Cytogenetics is a section of genetics that studies the visible carriers of genetic information: mitotic, meiotic and polytene chromosomes, interphase nuclei, to a lesser degree - the mitochondria and chloroplasts. Therefore, cytogenetic methods are, first of all, the methods of chromosomes studying – their number counting, structure and behavior during cell division description, and the relationship between the change in chromosome structure to the features variability.

Human chromosomes can be studied in peripheral blood lymphocytes, bone marrow cells, tumors and others. Abnormal chromosome set or structure indicates the presence of certain diseases, such as trisomy for the twenty-first chromosome is evidence of Down syndrome.

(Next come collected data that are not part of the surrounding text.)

===== config.mk =====
export PLATFORM = sky130hd
export DESIGN_NAME = wdt_supervisor
export DESIGN_NICKNAME = d
export VERILOG_FILES = /design/src/rtl/wdt_supervisor.sv
export SDC_FILE = /design/constraint.sdc
export NUM_CORES = 1
export LEC_CHECK = 0
export BUFFER_PORTS_ARGS = -buffer_cell sky130_fd_sc_hd__buf_2
export CELL_PAD_IN_SITES_DETAIL_PLACEMENT = 0
export CELL_PAD_IN_SITES_GLOBAL_PLACEMENT = 1
export CORE_MARGIN = 1
export CORE_UTILIZATION = 40
export CTS_BUF_LIST = sky130_fd_sc_hd__clkbuf_16
export DETAILED_ROUTE_END_ITERATION = 10
export HOLD_SLACK_MARGIN = 0.06
export PLACE_DENSITY_LB_ADDON = 0.15
export SLEW_MARGIN = 20
export SYNTH_ARGS = -nofsm -noshare
export SYNTH_HDL_FRONTEND = slang
export SYNTH_SLANG_ARGS = --single-unit

===== constraint.sdc =====
create_clock -name clk -period 2 [get_ports clk]
set_clock_uncertainty 0.05 [all_clocks]
set_input_delay 0 -clock clk [delete_from_list [all_inputs] [get_ports clk]]
set_output_delay 0 -clock clk [all_outputs]
set_load 0.02 [all_outputs]

===== src/rtl/wdt_supervisor.sv =====
module wdt_supervisor #(
  parameter int TIMEOUT   = 20,
  parameter int RST_DLY   = 8,
  parameter int START_DLY = 12
) (
  input  logic clk,
  input  logic kick_n,
  input  logic wd_en,
  input  logic sup_hi,
  input  logic sup_lo,
  input  logic route_fault,
  output logic rst_out_n,
  output logic wdo_n
);
  localparam int MAXC = (TIMEOUT > RST_DLY) ? ((TIMEOUT > START_DLY) ? TIMEOUT : START_DLY)
                                            : ((RST_DLY > START_DLY) ? RST_DLY : START_DLY);
  localparam int CW = $clog2(MAXC + 1);

  typedef enum logic [2:0] {S_OFF, S_HOLD, S_BOOT, S_WATCH, S_PRST, S_PWDO} st_t;

  st_t           st, nst;
  logic [CW-1:0] cnt, ncnt;
  logic [2:0]    ksync;
  logic          rst_q, wdo_q;

  wire fall = ksync[2] & ~ksync[1];
  assign rst_out_n = rst_q;
  assign wdo_n     = wdo_q;

  always_comb begin
    nst  = st;
    ncnt = cnt + 1'b1;
    case (st)
      S_OFF: begin
        ncnt = '0;
        if (sup_hi) nst = S_HOLD;
      end
      S_HOLD, S_PRST: if (cnt == CW'(RST_DLY - 1)) begin
        nst = S_BOOT; ncnt = '0;
      end
      S_BOOT: if (cnt == CW'(START_DLY - 1)) begin
        nst = S_WATCH; ncnt = '0;
      end
      S_WATCH: begin
        if (!wd_en || fall) ncnt = '0;
        else if (cnt == CW'(TIMEOUT - 1)) begin
          nst  = route_fault ? S_PWDO : S_PRST;
          ncnt = '0;
        end
      end
      S_PWDO: if (cnt == CW'(RST_DLY - 1)) begin
        nst = S_WATCH; ncnt = '0;
      end
      default: begin nst = S_OFF; ncnt = '0; end
    endcase
  end

  always_ff @(posedge clk) begin
    if (!sup_lo) begin
      st    <= S_OFF;
      cnt   <= '0;
      ksync <= 3'b111;
      rst_q <= 1'b0;
      wdo_q <= 1'b1;
    end else begin
      st    <= nst;
      cnt   <= ncnt;
      ksync <= {ksync[1:0], kick_n};
      rst_q <= !(nst inside {S_OFF, S_HOLD, S_PRST});
      wdo_q <= (nst != S_PWDO);
    end
  end

  assert_rst_on_recover_R1: assert property (@(posedge clk) disable iff (!sup_lo)
    $rose(sup_lo) |-> !rst_out_n);

  assert_kick_restarts_R4: assert property (@(posedge clk) disable iff (!sup_lo)
    (st == S_WATCH && fall) |=> (st == S_WATCH && cnt == '0));

  assert_fault_origin_R5: assert property (@(posedge clk) disable iff (!sup_lo)
    $fell(wdo_n) |-> ($past(st) == S_WATCH && $past(route_fault) && $past(cnt) == CW'(TIMEOUT - 1)));

  assert_pulse_width_R6: assert property (@(posedge clk) disable iff (!sup_lo)
    ($rose(wdo_n) && $past(sup_lo)) |-> ($past(st) == S_PWDO && $past(cnt) == CW'(RST_DLY - 1)));

  assert_disabled_quiet_R8: assert property (@(posedge clk) disable iff (!sup_lo)
    (st == S_WATCH && !wd_en) |=> (rst_out_n && wdo_n));

  assert_not_both_low_R9: assert property (@(posedge clk) disable iff (!sup_lo)
    !(!rst_out_n && !wdo_n));
endmodule


### After elaboration in Yosys (flattened, before gate mapping)

Cells that the tools add are included.

| operators by class | value |
|---|---|
| add/subtract/negate cells | 1 |
| equality and inequality tests | 11 |
| mux-type cells | 13 |
| bitwise operators | 2 |
| reduce and logical (&&, ||, !) cells | 8 |

Operator list:

| cell | count |
|---|---|
| $mux W5 | 4 |
| $mux W3 | 6 |
| $pmux W3 S5 | 1 |
| $pmux W5 S3 | 1 |
| $eq A3 B3 Y1 const B | 3 |
| $eq A3 B1 Y1 const B | 2 |
| $eq A3 B2 Y1 const B | 2 |
| $logic_not A3 Y1 | 2 |
| $add A5 B1 Y5 const B | 1 |
| $eq A5 B3 Y1 const B | 1 |
| $eq A5 B4 Y1 const B | 1 |
| $eq A5 B5 Y1 const B | 1 |
| $ne A3 B3 Y1 const B | 1 |
| $reduce_bool A3 Y1 | 1 |
| $reduce_or A3 Y1 | 1 |
| $logic_not A1 Y1 | 2 |
| $reduce_or A2 Y1 | 1 |
| $and A1 B1 Y1 | 1 |
| $logic_or A1 B1 Y1 | 1 |
| $mux W1 | 1 |
| $not A1 Y1 | 1 |

| word-level totals | value |
|---|---|
| register bits | 13 |
| input port bits | 6 |
| output and inout port bits | 2 |

### Depth between registers and ports, before layout

Gate-level depths: netlist of run 1.

| logic depth | value |
|---|---|
| depth in word-level cells | 8 |
| mapped depth | 6 |

### Worst setup path before layout of run 1

No wires, ideal clock.

| timing | value |
|---|---|
| path kind | register -> register |
| start point | reg cnt[0] |
| end point | reg rst_q, in the netlist rst_out_n |
| data arrival time | 1,325 ps |
| required time | 1,833 ps |
| path slack | 508 ps |
| stages on the path, launching flop included | 7 |
| buffers on the path | 0 |
| clock period less this slack | 1,492 ps |
| cells stage by stage | dfxtp_1 ha_1 and4bb_1 nand3_1 a32o_2 o21ai_2 nand2b_1 |

| between the ends | value |
|---|---|
| longest elaborated chain between the ends | 7 |
| elaborated cells between the ends (all ways) | 14 |
| those cells by class | eq/ne: 5; mux: 6; reduce/logical: 3 |

Ends and longest elaborated chain:

| element | RTL line | text |
|---|---|---|
| start: declaration | 22 | `logic [CW-1:0] cnt, ncnt;` |
| start signal: assignment | 67 | `cnt <= ncnt;` |
| $eq A5 B5 Y1 | 46 | `else if (cnt == CW'(TIMEOUT - 1)) begin` |
| $mux W3 | 46 |  |
| $mux W3 | 45 | `if (!wd_en \|\| fall) ncnt = '0;` |
| $pmux W3 S5 * | 33 | `case (st)` |
| $eq A3 B1 Y1, or another cell as far along | 69 | `rst_q <= !(nst inside {S_OFF, S_HOLD, S_PRST});` |
| $reduce_bool A3 Y1 * | 69 |  |
| $logic_not A1 Y1 * | 69 |  |
| end signal: assignment | 69 |  |
| end: declaration | 24 | `logic rst_q, wdo_q;` |

Every way passes the cells marked *; elsewhere a longest branch is shown, timed or not.
A chain may end at the register's enable or synchronous reset.

### Worst setup path after layout of run 1

Same ends and word-level chain as after synthesis.

==> results.json, run 1 <==
{
  "path_clk_slew_ns": 0.04,
  "crit_path_end_kind": "flop",
  "fp.dieW_um": 40.9,
  "yosys.area.top_type": "dfxtp_1",
  "reg2reg_to": "rst_out_n",
  "maxCapViolCount": 0,
  "cp.required_ns": 2.08,
  "fin_crit_sh_pct": 79.8,
  "ant_nets": 0,
  "path_cells": "ha_1 > and4bb_1 > nand3_1 > a32o_2 > o21ai_2 > nand2b_1",
  "io_buffers": 7,
  "worst_r2r_path_depth": 6,
  "insertion_delay_ns": 0.24,
  "swShare_pct": 18.0,
  "path_class": "flop to flop",
  "power.switching_w": 0.000120,
  "rrSetupSlack_ns": 0.40,
  "grt_overflow": 0,
  "area_delta_synth_final_pct": 25.5,
  "start_util_pct": 44.8,
  "crit_start": "cnt[0]",
  "core_area_um2": 1350,
  "grt_max_degree": 12,
  "intPower_w": 0.000546,
  "grt_pass1_wl_mm": 1.55,
  "p_leak_nw": 0.300,
  "finalHoldViolCount": 0,
  "htree_levels": 1,
  "syn_area_um2": 604,
  "ys_seq_elements": 13,
  "powerDensity_nw_per_um2": 879,
  "fmaxAchievable_mhz": 626,
  "syn_nets": 75,
  "crit_end": "rst_out_n",
  "setup_viol": 0,
  "synth_common_cells": "13 x dfxtp_1, 12 x nor2_1, 6 x nand2_1, 6 x nand2b_1, 5 x nand3_1",
  "clock_path_buffers": 2,
  "slew_viol_final": 0,
  "p_seq_share_pct": 40.9,
  "irDropWorstVdd_uv": 596,
  "fin_setup_tns_ns": 0,
  "fp.dieH_um": 40.9,
  "critPathTopFamily": "simple AND/OR/NAND/NOR gates",
  "ctsHoldBuffers": 3,
  "die_area_um2": 1670,
  "drcViolationCount": 0,
  "synth_area_leaders": "dfxtp_1 43%, nor2_1 7.5%, and4bb_1 6.2%",
  "cts_resized": 0,
  "rsz0062_at_grt": "false",
  "antenna_found_initial": 0,
  "crit_path_max_incr_delay_ns": 0.34,
  "synth_ff_type": "dfxtp_1",
  "wire_per_inst_um": 10.6,
  "slew_headroom_pct": 75.4,
  "hold_path_class": "input pin to flop",
  "cts_setup_buffers": 0,
  "grt_pass1_vias": 378,
  "num_io_pins": 8,
  "synth.avg_cell_area_um2": 8.89,
  "vias_per_cell": 5.13,
  "nNetsFinal": 88,
  "tightest_slew_ns": 0.369,
  "firstDrtPassIters": 5,
  "p_clk_share_pct": 54.3,
  "status": "finished, final reports clean",
  "synth.distinct_cells": 26,
  "final_util_pct": 56.2,
  "cts_sinks": 13,
  "ys_warn_count": 0,
  "cts-root-buf": "clkbuf_16",
  "syn_inst": 68,
  "drt-total-wl_mm": 1.01,
  "synth_top_area_share_pct": 43.1,
  "layout-drive-gt1-share_pct": 17.5,
  "cts_inserted_buffers": 3,
  "cts_tree": "yes",
  "synthArstFlopShare_pct": 0,
  "drt_iter0_drc": 11,
  "vias": 487,
  "seq_area_frac_synth_pct": 43.1,
  "critPathLaunchType": "flop",
  "crit_fanout": 6,
  "synth-edff-count": 0,
  "worst-path-buf-inv": 0,
  "path_depth": 6,
  "antenna_cells": 0,
  "timing.final.crit_period_ns": 1.60,
  "yosysMostFrequentCell": "dfxtp_1",
  "reg2reg_from": "cnt[0]",
  "slowest_stage": "dfxtp_1",
  "rows": 13,
  "worstPathArrival_ns": 1.68,
  "gp_congestion": 0.681,
  "grt_usage_pct": 15.2,
  "combPwrFrac_pct": 4.8,
  "post-dp-hpwl_um": 730
}
## worst register-to-register path: cells and delay by family, from the launching register on
kind | cells | cell delay, ns
and+or+nand+nor | 3 | 0.44
AOI/OAI and AO/OA | 2 | 0.40
DFF | 1 | 0.34
adders and majority gates | 1 | 0.26
## power by group through the flow
stage / Combinational [W] / Sequential (W) / Clock [W]
after floorplan: 0.0000223 / 0.000272 / 0
after global placement: 0.0000277 / 0.000277 / 0
after detailed placement: 0.0000277 / 0.000277 / 0
after CTS: 0.0000323 / 0.000272 / 0.000371
after global routing: 0.0000366 / 0.000272 / 0.000379
final: 0.0000322 / 0.000272 / 0.000362
## flip-flops by register name, indices dropped and copies added (netlist names)
signal,flops
wdo_n,1
cnt,5
ksync,3
st,3
rst_out_n,1
## layout make-up
class,instances,area [um^2]
sequential,13,260
fill,122,592
inverter,1,3.75
multi-input combinational,52,332
timing repair buffer,10,65.1
clock inverter,1,3.75
tap,15,18.8
clock buffer,3,75.1
## per-layer routing
layer  track usage, %  vias up  routed length (um)
li1                 -      262                   -
met1             18.0      213                 477
met2             21.9       12                 468
met3             8.15        0                  63
met4             7.50        0                   0
met5                0        -                   0
## cell families after synthesis
family                   synth area share, %
XOR/XNOR                                4.35
adder cells (fa/ha/maj)                 2.07
buffers and inverters                   2.07
AO/OA/AOI/OAI                           13.3
AND/OR/NAND/NOR                         35.2
flip-flops                              43.1
## through the flow
step | setup WS (ns) | cells | power [W] | hold WS [ns] | cell area, um^2
floorplan | 0.508 | 68 | 0.000294 | 0.0230 | 604
global placement | 0.430 | 88 | 0.000304 | 0.138 | 649
detailed placement | 0.403 | 88 | 0.000304 | 0.141 | 649
CTS | 0.392 | 95 | 0.000676 | 0.0904 | 758
global route | 0.306 | 95 | 0.000688 | 0.121 | 758
finish | 0.403 | 95 | 0.000666 | 0.0928 | 758
## cells in the final DEF (no fill, tap or decap), types with 3 or more instances in the layout
cell type / instances
dlygate4sd3_1: 3
nor2_1: 12
dfxtp_1: 13
nand2b_1: 6
buf_2: 7
nand3_1: 5
nand2_1: 6
and4bb_1: 3
clkbuf_16: 3
## worst min-delay path by stage
| stage | startpoint | endpoint | slack [ns] | cells after the start |
|---|---|---|---|---|
| 2_1_floorplan | sup_lo | ksync[2] | 0.02 | 1 |
| 5_1_grt | wd_en | st[2] | 0.12 | 3 |
| 4_1_cts | wd_en | st[1] | 0.09 | 4 |
| 3_3_place_gp | kick_n | ksync[0] | 0.14 | 2 |
| 6_report | wd_en | st[1] | 0.09 | 4 |
| 3_5_place_dp | kick_n | ksync[0] | 0.14 | 2 |
(Power assumes the default switching activity.)
==> run 2: changes to the inputs <==
--- a/config.mk
+++ b/config.mk
@@ -5,11 +5,12 @@
 export SDC_FILE = /design/constraint.sdc
 export NUM_CORES = 1
 export LEC_CHECK = 0
+export ABC_AREA = 1
 export BUFFER_PORTS_ARGS = -buffer_cell sky130_fd_sc_hd__buf_2
 export CELL_PAD_IN_SITES_DETAIL_PLACEMENT = 0
 export CELL_PAD_IN_SITES_GLOBAL_PLACEMENT = 1
 export CORE_MARGIN = 1
-export CORE_UTILIZATION = 40
+export CORE_UTILIZATION = 36
 export CTS_BUF_LIST = sky130_fd_sc_hd__clkbuf_16
 export DETAILED_ROUTE_END_ITERATION = 10
 export HOLD_SLACK_MARGIN = 0.06
==> constraint.sdc (replaced) <==
create_clock -name clk -period 1.31 [get_ports clk]
set_clock_uncertainty 0.05 [all_clocks]
set_input_delay 0 -clock clk [delete_from_list [all_inputs] [get_ports clk]]
set_output_delay 0 -clock clk [all_outputs]
set_load 0.02 [all_outputs]
==> run 2 against run 1 <==
Compared with the run above:
- maximum frequency grew 26%
- register-to-register slack lost 0.36 ns
- core utilization shrank 4.0 points
- hold slack gained 0.038 ns
- via count grew 15%
==> results.json, run 2 <==
{
  "slew_headroom_pct": 83.1,
  "synth_area_leaders": "dfxtp_1 38%, nand2_1 9.2%, nand3_2 8.7%",
  "synthAdderAreaFrac_pct": 1.81,
  "synth.distinct_cells": 19,
  "ys_seq_elements": 13,
  "synth-compound-area-share_pct": 6.14,
  "reg2reg_to": "st[0]",
  "finalHoldViolCount": 0,
  "final_cell_area_um2": 921,
  "seq_area_frac_synth_pct": 37.5,
  "insertion_delay_ns": 0.24,
  "syn_area_um2": 693,
  "synth-edff-count": 0,
  "grt_pass1_wl_mm": 2.10,
  "cts_tree": "yes",
  "slew_viol_final": 0,
  "fp.dieH_um": 45.9,
  "drcViolationCount": 0,
  "vias_per_cell": 4.29,
  "htree_levels": 1,
  "antenna_cells": 0,
  "min-delay-start": "wd_en",
  "synth_xor_area_share_pct": 2.53,
  "cts_sinks": 13,
  "grt_max_degree": 8,
  "synth_top_family_by_area": "simple AND/OR/NAND/NOR gates",
  "area_delta_synth_final_pct": 32.9,
  "gp_congestion": 0.754,
  "dp_cells": 123,
  "fp.dieW_um": 45.9,
  "cts_inserted_buffers": 3,
  "largest_reg_flops": 5,
  "io_buffers": 7,
  "ant_nets": 0,
  "yosysMostFrequentCell": "nand2_1",
  "grt_overflow": 0,
  "holdWs_ns": 0.131,
  "regMostFlops": "cnt",
  "final_common_cell": "nand2_1",
  "irDropWorstVdd_uv": 770,
  "nNetsFinal": 113,
  "drt_iter0_drc": 9,
  "synth_ff_type": "dfxtp_1",
  "hold-path-endpoint": "st[2]",
  "fill_cells": 174,
  "fin_cells": 130,
  "p_total_w": 0.00103,
  "post-dp-hpwl_um": 927,
  "hold_path_class": "input pin to flop",
  "synthMuxAreaShare_pct": 0,
  "fin_crit_sh_pct": 96.5,
  "layout-drive-gt1-share_pct": 50.5,
  "p_leak_nw": 0.407,
  "fin_setup_tns_ns": 0,
  "fmaxAchievable_mhz": 791,
  "powerDensity_nw_per_um2": 1120,
  "cp.required_ns": 1.39,
  "firstDrtPassIters": 4,
  "rsz0062_at_grt": "true",
  "critPathLaunchType": "flop",
  "ys_warn_count": 0,
  "clock_path_buffers": 2,
  "yosys.area_share.simple_pct": 43.3,
  "placed_cell_area_um2": 767,
  "crit_fanout": 4,
  "yosys.area.top_type": "dfxtp_1",
  "mostFrequentLayoutCells": "14 x nand2_1, 11 x dfxtp_1, 10 x inv_1",
  "core_area_um2": 1760,
  "start_util_pct": 39.3,
  "syn_nets": 97,
  "status": "finished, final reports clean",
  "synth_top_area_share_pct": 37.5,
  "antenna_found_initial": 0,
  "synth.avg_cell_area_um2": 7.70,
  "synthArstFlopShare_pct": 0,
  "tightest_slew_ns": 0.253,
  "crit_path_end_kind": "flop",
  "worst_r2r_path_depth": 7,
  "rrSetupSlack_ns": 0.05,
  "path_class": "flop to flop",
  "synth_common_cells": "17 x nand2_1, 13 x dfxtp_1, 12 x inv_1",
  "cts-root-buf": "clkbuf_16",
  "drt-total-wl_mm": 1.32,
  "path_clk_slew_ns": 0.04,
  "crit_start": "cnt[1]",
  "maxCapViolCount": 0,
  "die_area_um2": 2100,
  "rows": 15,
  "syn_inst": 90,
  "setup_viol": 0,
  "vias": 558,
  "num_io_pins": 8,
  "top_regs": "cnt x5, ksync x3, st x3",
  "grt_pass1_vias": 513,
  "grt_usage_pct": 14.4,
  "hold_path_depth": 5,
  "reg2reg_from": "cnt[1]",
  "timing.final.crit_period_ns": 1.26,
  "wire_per_inst_um": 10.1,
  "worstPathArrival_ns": 1.35
}
[run 2: cell types whose count changed after synthesis, moves of 4 or more]
cell,delta
inv_1,+11
nand3_2,+6
nor2_1,-5
nand2_2,+4
nand2_1,+11
nand2b_1,-6
inv_2,+4
nor2_2,+7
[run 2: per-stage QoR]
| step | utilization, % | worst slack (ns) |
|---|---|---|
| after floorplan | - | 0.0592 |
| after global placement | 43.5 | -0.0570 |
| after detailed placement | 43.5 | -0.0566 |
| after CTS | 49.9 | 0.00168 |
| after global routing | 52.2 | -0.0170 |
| final | 52.2 | 0.0452 |
[run 2: routing by layer]
layer	global-route usage, %	wire length [um]	part of all wire [%]
met1	19.6	683	52
met4	8.82	10	0.76
met5	0	0	0
met2	19.2	581	44
met3	4.76	43	3.3
[run 2: worst max path at each step]
stage | end | slack [ns]
floorplan | st[0] | 0.06
global placement | cnt[1] | -0.06
detailed placement | cnt[1] | -0.06
CTS | cnt[1] | 0.002
global route | rst_out_n | -0.02
finish | st[0] | 0.05
[run 2: critical path: stages (launching register included)]
cell and delay [ns]:
dfxtp_2 0.35, ha_4 0.17, nand2_4 0.05, nor2_4 0.14, nand3_2 0.09, nand2_2 0.08, nand3_2 0.09, and2_4 0.14
[run 2: layout make-up]
type                    instances  area (um^2)  area share [%]
well taps                      25         31.3            3.40
repair buffers                 11         70.1            7.61
flip-flops and latches         13          263            28.5
clock buffers                   3         75.1            8.15
inverters                      16         60.1            6.52
clock inverters                 1         3.75           0.408
multi-input cells              61          418            45.4
[run 2: cell families after synthesis]
| family | count (synthesis) |
|---|---|
| buffers and inverters | 16 |
| adders and majority gates | 1 |
| AOI/OAI and AO/OA | 4 |
| and+or+nand+nor | 54 |
| xor gates and xnor gates | 2 |
| DFF | 13 |
[run 2: timing repair]
item | 4_1_cts | 5_1_grt
pin swaps | 0 | 10
endpoints found under the hold margin | 6 | 0
endpoints found under the setup margin | 7 | 9
buffers inserted | 0 | 1
resized for setup | 3 | 13
hold buffers | 2 | 0
[run 2: report_power, final]
part | switching (W) | leakage (nW) | internal [W] | total, W
logic | 0.0000358 | 0.258 | 0.0000302 | 0.0000660
registers | 0.00000496 | 0.107 | 0.000405 | 0.000410
clock network | 0.000153 | 0.0423 | 0.000401 | 0.000554
total | 0.000194 | 0.407 | 0.000836 | 0.00103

Cytogenetic methods are based on the cytologic analysis of genetic structures, comparing genetic phenomena with the structure and behavior of chromosomes and their parts (analysis of chromosomal and genomic mutations, building of chromosome cytological maps, cytochemical study of gene activity, and so on).

For chromosomes and other carriers of genetic information structure study light and electron microscopy are used.

Molecular cytogenetic method

The method of molecular fluorescence in situ hybridization (FISH) is based on the ability of chromosomal DNA to form stable hybrid molecules with known by nucleotide composition nucleic acids fragments (probes) directly on the preparations of fixed cells, chromosomes and interphase nuclei. Result of hybridization is detected due to fluorescent labels.

This method allows proceeding from the study of chromosomes morphology to the DNA sequences analysis.

The main scope of fluorescence in situ hybridization (FISH): clinical cytogenetics, prenatal and pre-implantation diagnostics, oncology, oncogenetics, hematology.